OpenCV and Python versions:
This example will run on Python 2.7/Python 3.4+ and OpenCV 2.4.X.

Multi-scale Template Matching using Python and OpenCV

To start this tutorial off, let’s first understand why the standard approach to template matching using cv2.matchTemplate is not very robust.

Take a look at the example image below:

Figure 1: Template matching fails to work when the size of the template does not match the size of the region in the image. — **Figure 1:** Template matching fails to work when the size of the template image *(left)* does not match the size of the region in the image *(right)*.

In the example image above, we have the Call of Duty logo on the left. And on the right, we have the image that we want to detect the Call of Duty logo in.

Note: Both the template and input images were matched on the edge map representations. The image on the right is simply the output of the operation after attempting to find the template using the edge map of both images.

However, when we try to apply template matching using the cv2.matchTemplate function, we are left with a false match — this is because the size of the logo image on the left is substantially smaller than the Call of Duty logo on the game cover on the right.

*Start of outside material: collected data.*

What follows belongs to an exercise in optimizing a design on an open flow for small area; a production flow would make more cautious choices. For this run, only the layout was checked, not whether the RTL still works.

===== flow/config.mk =====
export PLATFORM = sky130hd
export DESIGN_NAME = rgb2ycrcb
export DESIGN_NICKNAME = rgb2ycrcb
export VERILOG_FILES = /design/flow/design.v
export SDC_FILE = /design/flow/constraint.sdc
export NUM_CORES = 4
export LEC_CHECK = 0
export CAP_MARGIN = 20
export CORE_MARGIN = 2
export CORE_UTILIZATION = 75
export GPL_TIMING_DRIVEN = 0
export SLEW_MARGIN = 20
export SYNTH_HIERARCHICAL = 1
export SYNTH_MINIMUM_KEEP_SIZE = 0

===== flow/constraint.sdc =====
create_clock -name core_clock -period 6.0 [get_ports {clk}]
set_input_delay 1.2000 -clock core_clock [delete_from_list [all_inputs] [get_ports {clk}]]
set_output_delay 1.2000 -clock core_clock [all_outputs]
set_load 0.01 [all_outputs]
Source: an optimization exercise on an open RTL-to-GDS flow (aim: small area, a short achievable clock period and few clock cycles per item). Production flows keep margins and buffers that such runs may drop.
Function was not checked in any run shown here: the RTL went through the layout flow alone.

**flow/flow/run.sh**
```bash
#!/bin/bash
# Standard synthesis (standard.sh synth, unchanged) and the standard ORFS
# layout, with changes only to the cells the layout steps may insert:
# - port buffers are buf_2 (buffer_ports -buffer_cell) instead of the
#   default delay buffer;
# - each layout step marks the delay buffers clkdlybuf4s* don't-use, so the
#   resizer's buffers are ordinary buffers.
set -euo pipefail
bash standard.sh synth > synth.log 2>&1
export BUFFER_PORTS_ARGS="-buffer_cell sky130_fd_sc_hd__buf_2"
H="$PWD/flow/dont_use.tcl"
for step in FLOORPLAN GLOBAL_PLACE RESIZE DETAIL_PLACE REPAIR_TIMING_POST_PLACE CTS GLOBAL_ROUTE DETAIL_ROUTE; do
  export PRE_${step}_TCL="$H"
done
bash standard.sh finish > layout.log 2>&1
```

Given that the dimensions of the Call of Duty template does not match the dimensions of the Call of Duty logo on the game cover, we are left with a false detection.

So what do we do now?

Give up? Start detecting keypoints? Extracting local invariant descriptors? And applying keypoint matching?

Not so fast.

While detecting keypoints, extracting local invariant descriptors, and matching keypoints would certainly work, it’s absolutely overkill for this problem.

In fact, we can get away with a much easier solution — and with substantially less code.

The cv2.matchTemplate Trick

So as I hinted at in the beginning of this post, just because the dimensions of your template do not match the dimensions of the region in the image you want to match, does not mean that you cannot apply template matching.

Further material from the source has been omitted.